Um massivo apagão mergulhou a metade oeste de Cuba na escuridão na quarta-feira, 4 de outubro, deixando milhões de habitantes, incluindo a capital Havana e suas imediações, sem acesso à energia elétrica. O incidente, que se estendeu de Pinar del Rio, no extremo oeste, até a cidade central de Camagüey, destaca a fragilidade da infraestrutura energética da ilha, constantemente desafiada por reservas de petróleo em declínio e uma rede de distribuição obsoleta.
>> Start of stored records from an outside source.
This design comes from an exercise in tuning for small area on the open sky130 flow, not from production work.
RTL that was checked went through simulation tests only; none was proved equivalent to the original.
Only the layout flow was run in run 5; the RTL was not checked for function there.
No activity file was given, so power comes from the tool's default toggle rates.

==> flow/design.v <==
package bp_pkg;
   typedef enum logic [1:0] {
      STRONG_NT = 2'b00,
      WEAK_NT   = 2'b01,
      WEAK_T    = 2'b10,
      STRONG_T  = 2'b11
   } counter_t;
   localparam logic [31:0] STAT_MAX = 32'hFFFF_FFFF;
   function automatic counter_t sat_next(counter_t c, logic taken);
      counter_t n;
      n = c;
      case (c)
         bp_pkg::STRONG_NT: n = taken ? bp_pkg::WEAK_NT  : bp_pkg::STRONG_NT;
         bp_pkg::WEAK_NT:   n = taken ? bp_pkg::WEAK_T   : bp_pkg::STRONG_NT;
         bp_pkg::WEAK_T:    n = taken ? bp_pkg::STRONG_T : bp_pkg::WEAK_NT;
         bp_pkg::STRONG_T:  n = taken ? bp_pkg::STRONG_T : bp_pkg::WEAK_T;
         default:   n = bp_pkg::STRONG_NT;
      endcase
      sat_next = n;
   endfunction
endpackage
What follows belongs to an exercise in optimizing a design on an open flow for small area and a short achievable clock period; a production flow would make more cautious choices. Only simulation tests tie the RTL to the original design; equivalence was not proved. No activity file was given, so power comes from the tool's default toggle rates.

`flow/design.v`:
```
package pq_pkg;
    localparam int PQ_KEY_W = 32;
    localparam int PQ_VAL_W = 32;
    localparam int PQ_DEPTH = 16;
    typedef struct packed {
        logic                valid;
        logic [PQ_KEY_W-1:0] key;
        logic [PQ_VAL_W-1:0] val;
    } pq_elem_t;
    typedef enum logic [1:0] {
        SHIFT_HOLD = 2'd0,
        SHIFT_UP   = 2'd1,
        SHIFT_DOWN = 2'd2,
        SHIFT_LOAD = 2'd3
    } pq_shift_e;
endpackage
module pq_key_gt
#(
    parameter int W = 32
) (
    input  logic [W-1:0] a,
    input  logic [W-1:0] b,
    output logic         gt
);
    localparam int LV = $clog2(W);
    logic [W-1:0] g [LV+1];
    logic [W-1:0] p [LV+1];
    always_comb begin
        for (int l = 0; l <= LV; l++) begin
            g[l] = '0;
            p[l] = '0;
        end
        g[0] = a & ~b;
        p[0] = a | ~b;
        for (int l = 1; l <= LV; l++) begin
            for (int n = 0; n < (W >> l); n++) begin
                g[l][n] = g[l-1][2*n+1] | (p[l-1][2*n+1] & g[l-1][2*n]);
                p[l][n] = p[l-1][2*n+1] & p[l-1][2*n];
            end
        end
        gt = g[LV][0];
    end
endmodule
module pq_sorted_path
#(
    parameter int KEY_W = pq_pkg::PQ_KEY_W,
    parameter int VAL_W = pq_pkg::PQ_VAL_W,
    parameter int DEPTH = pq_pkg::PQ_DEPTH
) (
    input  logic                         system1000,
    input  logic                         system1000_rst,
    input  logic                         push_valid,
    output logic                         push_ready,
    input  logic [KEY_W-1:0]             push_key,
    input  logic [VAL_W-1:0]             push_val,
    input  logic                         pop_valid,
    output logic                         pop_ready,
    output logic                         out_valid,
    output logic [KEY_W-1:0]             out_key,
    output logic [VAL_W-1:0]             out_val,
    output logic [$clog2(DEPTH+1)-1:0]   count,
    output logic                         empty,
    output logic                         full
);
    localparam int CNT_W = $clog2(DEPTH + 1);
    localparam int RW    = $clog2(DEPTH);
    logic [KEY_W-1:0] key_r  [DEPTH];
    logic [VAL_W-1:0] val_r  [DEPTH];
    logic [RW-1:0]    rank_r [DEPTH];
    logic [DEPTH-1:0] vld_r;
    logic [DEPTH-1:0] pend_r;      
    logic             has_pend_r;  
    logic [DEPTH-1:0] head_r;      
    logic [DEPTH-1:0] gt_r;        
    logic             push_fire_s;
    logic             pop_fire_s;
    logic [DEPTH-1:0] rkd_s;       
    logic [DEPTH-1:0] head_s;      
    logic [DEPTH-1:0] free_s;      
    logic [DEPTH-1:0] gt_s;        
    logic             has_pend_s;
    logic             pend_min_s;  
    logic [DEPTH-1:0] min_s;       
    logic             pop_head_s;
    logic             ins_s;       
    logic [DEPTH-1:0] wsel_s;      
    logic [DEPTH-1:0] gpos_s;      
    logic [DEPTH-1:0] first_s;
    logic [RW-1:0]    rkd_cnt_s;   
    logic [RW-1:0]    rkd_cnt1_s;  
    logic [RW-1:0]    ins_rank0_s; 
    logic [RW-1:0]    ins_rank1_s; 
    logic [RW-1:0]    ins_rank_s;  
    logic [CNT_W-1:0] cnt_nxt_s;
    logic [RW-1:0]    rank_nxt_s [DEPTH];
    logic [DEPTH-1:0] vld_nxt_s;
    logic [DEPTH-1:0] pend_nxt_s;
    logic [KEY_W-1:0] min_key_s;
    logic [VAL_W-1:0] min_val_s;
    assign pop_ready = ~empty;
    assign push_ready = ~full | pop_valid;
    assign push_fire_s = push_valid & push_ready;
    assign pop_fire_s  = pop_valid & pop_ready;
    for (genvar i = 0; i < DEPTH; i++) begin : g_cmp
        pq_key_gt #(.W(KEY_W)) u_gt (.a(key_r[i]), .b(push_key), .gt(gt_s[i]));
    end
    always_comb begin
        for (int i = 0; i < DEPTH; i++) begin
            rkd_s[i]  = vld_r[i] & ~pend_r[i];
            head_s[i] = head_r[i];
        end
    end
    assign has_pend_s = has_pend_r;
    assign pend_min_s = has_pend_s & (~|head_s | |(head_s & gt_r));
    assign min_s      = pend_min_s ? pend_r : head_s;
    assign pop_head_s = pop_fire_s & ~pend_min_s;
    assign ins_s      = has_pend_s & ~(pop_fire_s & pend_min_s);
    always_comb begin
        logic seen;
        seen = 1'b0;
        for (int i = 0; i < DEPTH; i++) begin
            free_s[i] = ~vld_r[i] & ~seen;
            seen      = seen | ~vld_r[i];
        end
    end
    assign wsel_s = full ? min_s : free_s;
    assign rkd_cnt_s  = RW'(count - CNT_W'(has_pend_s));
    assign rkd_cnt1_s = RW'(count - CNT_W'(has_pend_s) - CNT_W'(1));
    always_comb begin
        for (int p = 0; p < DEPTH; p++) begin
            gpos_s[p] = 1'b0;
            for (int i = 0; i < DEPTH; i++) begin
                gpos_s[p] = gpos_s[p] | (gt_r[i] & rkd_s[i] & (rank_r[i] == RW'(p)));
            end
        end
        first_s[0] = gpos_s[0];
        for (int p = 1; p < DEPTH; p++) begin
            first_s[p] = gpos_s[p] & ~gpos_s[p-1];
        end
        ins_rank0_s = (|gpos_s) ? RW'(0) : rkd_cnt_s;
        ins_rank1_s = (|gpos_s) ? RW'(0) : rkd_cnt1_s;
        for (int p = 1; p < DEPTH; p++) begin
            ins_rank0_s = ins_rank0_s | ({RW{first_s[p]}} & RW'(p));
            ins_rank1_s = ins_rank1_s | ({RW{first_s[p]}} & RW'(p - 1));
        end
    end
    assign ins_rank_s = pop_head_s ? ins_rank1_s : ins_rank0_s;
    always_comb begin
        min_key_s = '0;
        min_val_s = '0;
        for (int i = 0; i < DEPTH; i++) begin
            min_key_s = min_key_s | ({KEY_W{min_s[i]}} & key_r[i]);
            min_val_s = min_val_s | ({VAL_W{min_s[i]}} & val_r[i]);
        end
    end
    always_ff @(posedge system1000) begin
        for (int i = 0; i < DEPTH; i++) begin
            if (free_s[i] | (full & min_s[i] & push_valid & pop_valid)) begin
                key_r[i] <= push_key;
                val_r[i] <= push_val;
            end
        end
    end
    always_ff @(posedge system1000) begin
        gt_r       <= gt_s;
        pend_r     <= pend_nxt_s;
    end
    always_comb begin
        for (int i = 0; i < DEPTH; i++) begin
            if (pend_r[i]) begin
                rank_nxt_s[i] = ins_rank_s;
            end else if (ins_s & gt_r[i] & ~pop_head_s) begin
                rank_nxt_s[i] = rank_r[i] + RW'(1);
            end else if (pop_head_s & ~(ins_s & gt_r[i])) begin
                rank_nxt_s[i] = rank_r[i] - RW'(1);
            end else begin
                rank_nxt_s[i] = rank_r[i];
            end
        end
    end
    assign vld_nxt_s  = ({DEPTH{push_fire_s}} & wsel_s) | (vld_r & ~({DEPTH{pop_fire_s}} & min_s));
    assign pend_nxt_s = {DEPTH{push_fire_s}} & wsel_s;
    always_ff @(posedge system1000) begin
        for (int i = 0; i < DEPTH; i++) begin
            rank_r[i] <= rank_nxt_s[i];
        end
    end
    always_ff @(posedge system1000) begin
        if (system1000_rst) begin
            has_pend_r <= 1'b0;
            head_r     <= '0;
        end else begin
            has_pend_r <= push_fire_s;
            for (int i = 0; i < DEPTH; i++) begin
                head_r[i] <= vld_nxt_s[i] & ~pend_nxt_s[i] & (rank_nxt_s[i] == RW'(0));
            end
        end
    end
    always_ff @(posedge system1000) begin
        if (system1000_rst) begin
            vld_r <= '0;
        end else begin
            vld_r <= vld_nxt_s;
        end
    end
    always_comb begin
        cnt_nxt_s = count;
        if (push_fire_s && !pop_fire_s) begin
            cnt_nxt_s = count + CNT_W'(1'b1);
        end else if (pop_fire_s && !push_fire_s) begin
            cnt_nxt_s = count - CNT_W'(1'b1);
        end
    end
    always_ff @(posedge system1000) begin
        if (system1000_rst) begin
            count     <= '0;
            empty     <= 1'b1;
            full      <= 1'b0;
            out_valid <= 1'b0;
        end else begin
            count     <= cnt_nxt_s;
            empty     <= (cnt_nxt_s == CNT_W'(0));
            full      <= (cnt_nxt_s == CNT_W'(DEPTH));
            out_valid <= pop_fire_s;
        end
    end
    always_ff @(posedge system1000) begin
        out_key <= min_key_s;
        out_val <= min_val_s;
    end
endmodule
```
`flow/run.sh`:
```
#!/bin/bash
# synth_recipe.tcl (not shown) runs the flow's synth.tcl, then flattens the netlist and writes it again
# the make line also repeats each setting of config.mk as NAME=value (left out here)
make -C /OpenROAD-flow-scripts/flow DESIGN_CONFIG=/design/flow/config.mk WORK_HOME=/design/flow/orfs CLKGATE_MAP_FILE= SYNTH_SCRIPT=/design/flow/synth_recipe.tcl finish
```
`flow/config.mk`:
```
export PLATFORM = sky130hd
export DESIGN_NAME = pq_sorted_path
export DESIGN_NICKNAME = pq_sorted_path
export VERILOG_FILES = /design/flow/design.v
export SDC_FILE = /design/flow/constraint.sdc
export NUM_CORES = 4
export LEC_CHECK = 0
export CAP_MARGIN = 20
export CORE_MARGIN = 2
export CORE_UTILIZATION = 55
export CTS_BUF_LIST = sky130_fd_sc_hd__clkbuf_8
export CTS_CLUSTER_DIAMETER = 50
export CTS_CLUSTER_SIZE = 14
export PLACE_DENSITY = 0.65
export SETUP_SLACK_MARGIN = 1.5
export SLEW_MARGIN = 20
```
`flow/constraint.sdc`:
```
create_clock -name core_clock -period 5.5 [get_ports {system1000}]
set_input_delay 1.1000 -clock core_clock [delete_from_list [all_inputs] [get_ports {system1000}]]
set_output_delay 1.1000 -clock core_clock [all_outputs]
set_load 0.01 [all_outputs]
```
==> results of run 1 <==
-- critical path: cells and delay by family, from the launching register on --
family	cells	cell delay, ns
AND/OR/NAND/NOR	4	1.22
multiplexers	1	0.53
flip-flops	1	0.51
buffers and inverters	2	0.54
AO/OA/AOI/OAI	3	0.83
-- layout make-up --
class / instances / area, µm² / area share, %
Clock buffer: 135 / 1860 / 2.92
Clock inverter: 108 / 870 / 1.37
Multi-Input combinational cell: 2769 / 20000 / 31.5
Tap cell: 1368 / 1710 / 2.69
Timing Repair Buffer: 335 / 3300 / 5.20
Sequential cell: 1225 / 34800 / 54.8
Inverter: 248 / 938 / 1.48
Antenna cell: 4 / 10.0 / 0.0158
-- flip-flops by register name, indices dropped and copies added, names as in the netlist --
register,cells
out_key,32
count,5
val_r,512
rank_r,64
gt_r,16
key_r,512
has_pend_r,1
empty,1
full,1
out_val,32
out_valid,1
head_r,16
pend_r,16
vld_r,16
-- per-stage QoR --
| stage | instances | setup WS, ns | instance area (µm²) | hold slack [ns] |
|---|---|---|---|---|
| floorplan | 4513 | 0.719 | 56400 | 0.444 |
| global placement | 5909 | -0.125 | 60000 | 0.462 |
| detailed placement | 5910 | -0.0268 | 60100 | 0.475 |
| CTS | 6157 | 1.49 | 62900 | 0.493 |
| global route | 6190 | 1.44 | 63500 | 0.503 |
| finish | 6192 | 1.48 | 63500 | 0.488 |
Source: an optimization exercise on an open RTL-to-GDS flow (aim: small area and few clock cycles per item). Production flows keep margins and buffers that such runs may drop. Only simulation tests tie the RTL to the original design; equivalence was not proved.

==> trial 23: inputs <==
// i2c_slave_buffer_engine
module i2c_slave_buffer_engine #(
  parameter int BUF_DEPTH = BUF_DEPTH_DEFAULT
) (
  input  logic       clk,
  input  logic       rst,
  input  logic       req_valid,
  output logic       req_ready,
  input  logic [3:0] req_func,
  input  logic [7:0] req_bus_byte,
  input  logic [4:0] req_buf_index,
  input  logic [7:0] req_reply_byte,
  input  logic [5:0] req_reply_length,
  output logic       rsp_valid,
  input  logic       rsp_ready,
  output logic       rsp_ack,
  output logic       rsp_tx_valid,
  output logic [7:0] rsp_tx_byte,
  output logic       rsp_hold_clock,
  output logic       rsp_bus_reset,
  output logic       rsp_fault,
  output logic [2:0] rsp_mode,
  output logic       rsp_message_ready,
  output logic [5:0] rsp_rx_count,
  output logic [7:0] rsp_rx_byte,
  input  logic       cfg_valid,
  output logic       cfg_ready,
  input  logic [1:0] cfg_index,
  input  logic [6:0] cfg_value
);
  logic [6:0] own_address;
  logic [5:0] rx_limit;
  logic       reply_preloaded;
  logic [2:0] mode;
  logic [2:0] mode_next;
  logic [5:0] rx_cursor;
  logic [5:0] rx_cursor_next;
  logic       rc_zero;           
  logic       rc_zero_next;
  logic [4:0] rc_last;           
  logic [4:0] rc_last_next;
  logic [4:0] tx_last;           
  logic [4:0] tx_last_next;
  logic [4:0] tx_inc;
  logic       b_valid;
  logic       b_ack, b_tx_valid;
  logic       b_f;               
  logic       b_t;               
  logic       b_tx_sel, b_rx_sel;
  logic [4:0] b_rx_index;
  ...
export LEC_CHECK = 0
export CAP_MARGIN = 20
export CORE_MARGIN = 2
export CORE_UTILIZATION = 65
export PLACE_DENSITY = 0.75
export SLEW_MARGIN = 20
export SYNTH_HIERARCHICAL = 1
create_clock -name core_clock -period 5.0 [get_ports {clk}]
standard.sh (not shown) runs the stock make flow with config.mk's settings and CLKGATE_MAP_FILE= SYNTH_SCRIPT=/design/flow/synth_recipe.tcl, a recipe that flattens the netlist after the stock synthesis.
==> flow/flow/run.sh <==
#!/bin/bash
# The standard layout (the standard.sh, all ORFS steps unchanged) with two
# settings changed: the port buffers use the smallest buffer cell, and clock
# tree synthesis inserts no dummy loads and uses clkbuf_8 with small clusters.
set -euo pipefail
bash standard.sh \
  "BUFFER_PORTS_ARGS=-buffer_cell sky130_fd_sc_hd__buf_1" \
  "CTS_ARGS=-sink_clustering_enable -repair_clock_nets -dont_use_dummy_load -buf_list sky130_fd_sc_hd__clkbuf_8 -sink_clustering_size 18 -sink_clustering_max_diameter 60" \
  finish > standard_flow.log 2>&1
==> inputs of build 74, as changes to trial 23 <==
--- a/flow/design.v
+++ b/flow/design.v
@@ -119,56 +119,46 @@
 module i2csb_aoi222 (
   input  logic a1, a2, b1, b2, c1, c2,
   output logic y
 );
   assign y = !((a1 & a2) | (b1 & b2) | (c1 & c2));
 endmodule
-module i2csb_or_tail (
-  input  logic [9:0] a,
-  input  logic       a1, a2, b1, b2,
-  output logic       y
-);
-  logic [2:0] u;
-  logic       v;
-  i2csb_nand4 u_n0 (.a (a[0]), .b (a[1]), .c (a[2]), .d (a[3]), .y (u[0]));
-  i2csb_nand4 u_n1 (.a (a[4]), .b (a[5]), .c (a[6]), .d (a[7]), .y (u[1]));
-  i2csb_nand2 u_n2 (.a (a[8]), .b (a[9]), .y (u[2]));
-  i2csb_or3   u_o  (.a (u[0]), .b (u[1]), .c (u[2]), .y (v));
-  i2csb_a221o u_ao (.a1 (a1), .a2 (a2), .b1 (b1), .b2 (b2), .c (v), .y (y));
-endmodule
-module i2csb_or3 (
-  input  logic a, b, c,
+module i2csb_aoi22 (
+  input  logic a1, a2, b1, b2,
   output logic y
 );
-  assign y = a | b | c;
+  assign y = !((a1 & a2) | (b1 & b2));
 endmodule
-module i2csb_a221o (
-  input  logic a1, a2, b1, b2, c,
-  output logic y
+module i2csb_nand11 (
+  input  logic [10:0] a,
+  output logic        y
 );
-  assign y = (a1 & a2) | (b1 & b2) | c;
+  assign y = !(&a);
 endmodule
 module i2csb_mem (
   input  logic [31:0] sel,
   input  logic [31:0] data,
   output logic        rdata
 );
-  logic [9:0] t;
+  logic [10:0] t;
   for (genvar g = 0; g < 10; g++) begin : g_aoi
     i2csb_aoi222 u_aoi (
       .a1 (sel[3*g]),   .a2 (data[3*g]),
       .b1 (sel[3*g+1]), .b2 (data[3*g+1]),
       .c1 (sel[3*g+2]), .c2 (data[3*g+2]),
       .y  (t[g])
     );
   end
-  i2csb_or_tail u_or (
-    .a  (t),
+  i2csb_aoi22 u_aoi_last (
     .a1 (sel[30]), .a2 (data[30]),
     .b1 (sel[31]), .b2 (data[31]),
-    .y  (rdata)
+    .y  (t[10])
+  );
+  i2csb_nand11 u_or (
+    .a (t),
+    .y (rdata)
   );
 endmodule
 import i2csb_pkg::*;
 module i2c_slave_buffer_engine #(
   parameter int BUF_DEPTH = BUF_DEPTH_DEFAULT
 ) (
@@ -202,29 +192,26 @@
   logic [5:0] rx_limit;
   logic       reply_preloaded;
   logic [2:0] mode;
   logic [2:0] mode_next;
   logic [5:0] rx_cursor;
   logic [5:0] rx_cursor_next;
-  logic       rc_zero;           
-  logic       rc_zero_next;
-  logic [4:0] rc_last;           
-  logic [4:0] rc_last_next;
+  logic [5:0] reply_count;
+  logic [5:0] reply_count_next;
   logic [4:0] tx_last;           
   logic [4:0] tx_last_next;
-  logic [4:0] tx_inc;
+  logic [5:0] tx_cursor;
   logic       b_valid;
-  logic       b_ack, b_tx_valid;
-  logic       b_f;               
-  logic       b_t;               
-  logic       b_tx_sel, b_rx_sel;
+  logic       b_ack, b_tx_valid, b_bus_reset, b_fault, b_tx_sel, b_rx_sel;
   logic [4:0] b_rx_index;
   logic       n_ack, n_tx_valid, n_bus_reset, n_fault, n_tx_sel, n_rx_sel;
   logic       accept;
   logic       rx_we;
   logic       reply_we;
+  logic [5:0] rx_cap;
+  logic [5:0] rlen_cap;
   logic [7:0] rx_rd;
   logic [7:0] reply_rd;
   assign cfg_ready = 1'b1;
   always_ff @(posedge clk) begin
     if (rst) begin
       own_address     <= '0;
@@ -238,18 +225,19 @@
         default: ;
       endcase
     end
   end
   assign req_ready = !b_valid || rsp_ready;
   assign accept    = req_valid && req_ready;
-  assign tx_inc    = tx_last + 5'd1;
+  assign rx_cap    = (rx_limit > 6'd32) ? 6'd32 : rx_limit;
+  assign rlen_cap  = (req_reply_length > 6'd32) ? 6'd32 : req_reply_length;
+  assign tx_cursor = {1'b0, tx_last} + 6'd1;
   always_comb begin
     mode_next        = mode;
     rx_cursor_next   = rx_cursor;
-    rc_zero_next     = rc_zero;
-    rc_last_next     = rc_last;
+    reply_count_next = reply_count;
     tx_last_next     = tx_last;
     rx_we            = 1'b0;
     reply_we         = 1'b0;
     n_ack            = 1'b0;
     n_tx_valid       = 1'b0;
     n_bus_reset      = 1'b0;
@@ -260,13 +248,13 @@
       FUNC_ADDR: begin
         if (req_bus_byte[7:1] == own_address) begin
           n_ack = 1'b1;
           if (req_bus_byte[0]) begin
             if (mode == MODE_RECEIVED) begin
               if (reply_preloaded) begin
-                if (!rc_zero) begin
+                if (reply_count != '0) begin
                   tx_last_next = '0;
                   n_tx_valid   = 1'b1;
                   n_tx_sel     = 1'b1;
                   mode_next    = MODE_SENDING;
                 end else begin
                   n_fault = 1'b1;
@@ -281,43 +269,42 @@
             rx_cursor_next = '0;
             mode_next      = MODE_RECEIVING;
           end
         end
       end
       FUNC_RXDATA: begin
-        if (!rx_cursor[5] && rx_cursor < rx_limit) begin
+        if (rx_cursor < rx_cap) begin
           rx_we          = 1'b1;
           rx_cursor_next = rx_cursor + 6'd1;
         end
         n_ack = 1'b1;
       end
       FUNC_STOP: mode_next = MODE_RECEIVED;
       FUNC_TXDONE: begin
         n_tx_valid = 1'b1;
-        if (!rc_zero && tx_last < rc_last) begin
+        if (tx_cursor < reply_count) begin
           n_tx_sel     = 1'b1;
-          tx_last_next = tx_inc;
-          if (tx_inc == rc_last) begin
+          tx_last_next = tx_cursor[4:0];
+          if (tx_cursor + 6'd1 >= reply_count) begin
             mode_next = MODE_IDLE;
           end
         end
       end
       FUNC_ERRSTOP: ;
       FUNC_ARBLOST: mode_next = MODE_IDLE;
       FUNC_LOADREPLY: reply_we = 1'b1;
       FUNC_STARTREPLY: begin
         if (mode != MODE_RECEIVED && mode != MODE_READ_PENDING) begin
           n_fault = 1'b1;
         end
-        rc_zero_next     = (req_reply_length == '0);
-        rc_last_next     = req_reply_length[5] ? 5'd31 : req_reply_length[4:0] - 5'd1;
+        reply_count_next = rlen_cap;
         tx_last_next     = '0;
         mode_next        = MODE_SENDING;
         n_ack            = 1'b1;
         n_tx_valid       = 1'b1;
-        if (req_reply_length != '0) begin
+        if (rlen_cap != '0) begin
           n_tx_sel = 1'b1;
         end else begin
           n_fault = 1'b1;
         end
       end
       FUNC_READRX: n_rx_sel = 1'b1;
@@ -325,20 +312,18 @@
     endcase
   end
   always_ff @(posedge clk) begin
     if (rst) begin
       mode        <= MODE_IDLE;
       rx_cursor   <= '0;
-      rc_zero     <= 1'b1;
-      rc_last     <= '0;
+      reply_count <= '0;
       tx_last     <= '0;
     end else if (accept) begin
       mode        <= mode_next;
       rx_cursor   <= rx_cursor_next;
-      rc_zero     <= rc_zero_next;
-      rc_last     <= rc_last_next;
+      reply_count <= reply_count_next;
       tx_last     <= tx_last_next;
     end
   end
   always_ff @(posedge clk) begin
     if (rst) begin
       b_valid <= 1'b0;
@@ -347,14 +332,16 @@
     end
   end
   always_ff @(posedge clk) begin
     if (accept) begin
       b_ack       <= n_ack;
       b_tx_valid  <= n_tx_valid;
-      b_f         <= n_fault || n_rx_sel;
-      b_t         <= n_tx_sel || n_bus_reset;
+      b_bus_reset <= n_bus_reset;
+      b_fault     <= n_fault;
+      b_tx_sel    <= n_tx_sel;
+      b_rx_sel    <= n_rx_sel;
       b_rx_index  <= req_buf_index;
     end
   end
   logic [7:0]  rx_mem [32];
   logic [7:0]  reply_mem [32];
   logic [31:0] rx_wsel;
@@ -380,20 +367,18 @@
       assign rx_col[r]    = rx_mem[r][c];
       assign reply_col[r] = reply_mem[r][c];
     end
     i2csb_mem u_rx_rd    (.sel (rx_rsel),    .data (rx_col),    .rdata (rx_rd[c]));
     i2csb_mem u_reply_rd (.sel (reply_rsel), .data (reply_col), .rdata (reply_rd[c]));
   end
-  assign b_tx_sel = b_t && b_tx_valid;
-  assign b_rx_sel = b_f && !b_ack;
   assign rsp_valid         = b_valid;
   assign rsp_ack           = b_ack;
   assign rsp_tx_valid      = b_tx_valid;
   assign rsp_tx_byte       = reply_rd;
   assign rsp_hold_clock    = (mode == MODE_READ_PENDING);
-  assign rsp_bus_reset     = b_t && !b_tx_valid;
-  assign rsp_fault         = b_f && b_ack;
+  assign rsp_bus_reset     = b_bus_reset;
+  assign rsp_fault         = b_fault;
   assign rsp_mode          = mode;
   assign rsp_message_ready = (mode == MODE_RECEIVED);
   assign rsp_rx_count      = rx_cursor;
   assign rsp_rx_byte       = rx_rd;
 endmodule
==> flow/run.sh (new file) <==
#!/bin/bash
# synth_recipe.tcl (not shown) runs the flow's synth.tcl, then flattens the netlist and writes it again
# the make line also repeats each setting of config.mk as NAME=value (left out here)
make -C /OpenROAD-flow-scripts/flow DESIGN_CONFIG=/design/flow/config.mk WORK_HOME=/design/flow/orfs CLKGATE_MAP_FILE= SYNTH_SCRIPT=/design/flow/synth_recipe.tcl finish
- CORE_UTILIZATION: 65 -> 40
- PLACE_DENSITY: 0.75 -> 0.6
removed: flow/flow/run.sh
removed: flow/standard.sh
==> run summary <==
Clock-buffer cell count: build 74 is higher than trial 23 (37).
Against build 74, the die area of trial 23 is smaller by about 40%.
Between build 74 and trial 23, the lower hold slack is in trial 23 (gap 0.0073 ns).
Via count: trial 23 is lower than build 74 (1.9%).
In build 74 the non-clock buffer count is higher than in trial 23, by 1.
In trial 23 the core utilization is higher than in build 74, by 24 points.
Of build 74 and trial 23, trial 23 has the higher fmax (gap 4.4%, measured against trial 23).
Of build 74 and trial 23, trial 23 has the higher register-to-register slack (gap 0.26 ns).
Testbench counts of trial 23, summed over its fixed seeds: cycles 37,060, items 32,308.
Testbench counts of build 74, summed over its fixed seeds: cycles 37,060, items 32,308.

==> separate check: timing with driven ports <==
No port has a modelled driver above. Below, the same layouts with a new extraction and two added sets of constraints.
Step 1 sets driving cells, clkbuf_16 on the clock port and buf_2 on the other inputs (assumed; they add their load-dependent delay and slew).
Step 2, shift: input delay + t, output delay - t, t = (earliest + latest rising clock arrival at the registers) / 2. This alone moves slack from input paths to output paths.
Slacks: ideal ports / drivers / drivers and shift; pairs: ideal ports / drivers.
run	shift t [ns]	setup WS [ns]	worst hold slack (ns)	clock arrival spread, ns
trial 23	0.605	0.506 / 0.458 / 1.062	0.478 / 0.478 / 0.478	0.046 / 0.045
build 74	0.653	0.301 / 0.247 / 0.846	0.486 / 0.486 / 0.486	0.027 / 0.027
After both steps every run listed still meets setup and hold.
Extensão do Impacto e Início da Recuperação
A interrupção do fornecimento elétrico, que afetou uma vasta porção do território cubano, foi inicialmente sentida por milhões de pessoas. Embora a empresa estatal de energia elétrica tenha confirmado a abrangência do problema, as equipes de reparo iniciaram rapidamente os trabalhos de restabelecimento. No final da tarde, dados oficiais indicavam que a energia havia sido restaurada para aproximadamente 2,5% dos clientes em Havana, o que corresponde a cerca de 21.100 residências e estabelecimentos. Autoridades ressaltaram que o processo seria gradual e dependente das condições do sistema, com a expectativa de que a plena recuperação das operações da maior usina termelétrica do país pudesse levar até 72 horas.
Causa Principal: A Falha na Usina Antonio Guiteras
A origem do recente colapso foi atribuída à paralisação da usina termelétrica Antonio Guiteras, localizada a leste de Havana, uma das mais importantes geradoras de energia da nação. De acordo com a mídia estatal, a usina foi desligada devido a um vazamento em sua caldeira, um problema técnico que interrompeu abruptamente a sua contribuição vital para o Sistema Elétrico Nacional. Esta falha pontual serve como um lembrete vívido dos desafios estruturais enfrentados pela rede elétrica cubana, que frequentemente sofre com a falta de manutenção e investimentos adequados.
O Cenário Geopolítico e a Escassez Crônica de Combustível
Além das falhas técnicas, o apagão é um sintoma da complexa crise energética de Cuba, profundamente enraizada na diminuição de suas reservas de petróleo e nas pressões geopolíticas. A ilha tem enfrentado dificuldades para garantir o suprimento de combustível desde o início do ano, quando ações dos Estados Unidos contra a Venezuela impactaram o fluxo de petróleo, uma fonte crucial para a geração de energia em Cuba. Este cenário foi agravado por ameaças anteriores do ex-presidente dos EUA, Donald Trump, que prometeu impor tarifas a qualquer nação que comercializasse ou fornecesse petróleo ao país caribenho, dificultando ainda mais o acesso a fontes energéticas.
Pronunciamentos Oficiais e Desafios à Frente
Diante da situação, líderes cubanos se manifestaram. O primeiro-ministro Manuel Marrero Cruz expressou confiança na 'experiência e no esforço dos eletricistas para superar essa situação no menor tempo possível'. Em um tom similar, mas reconhecendo a gravidade, o Ministro da Energia e Minas, Vicente de la O Levy, informou que uma das centrais elétricas afetadas já estava operacional e reiterou o compromisso do governo em restabelecer o Sistema Elétrico Nacional em meio a um quadro energético intrinsecamente complexo. A situação reflete a contínua luta de Cuba para manter a estabilidade energética frente a obstáculos técnicos, econômicos e políticos.
O apagão recente em Cuba é um lembrete contundente dos desafios multifacetados que a nação caribenha enfrenta em seu setor energético. A combinação de uma infraestrutura envelhecida, a escassez de recursos petrolíferos exacerbada por tensões geopolíticas e a necessidade urgente de manutenção e modernização continuam a impactar diretamente a vida de milhões de cubanos. A recuperação gradual da energia é um alívio imediato, mas a questão de fundo sobre a segurança e estabilidade energética de Cuba permanece como um dos maiores entraves ao seu desenvolvimento e bem-estar social.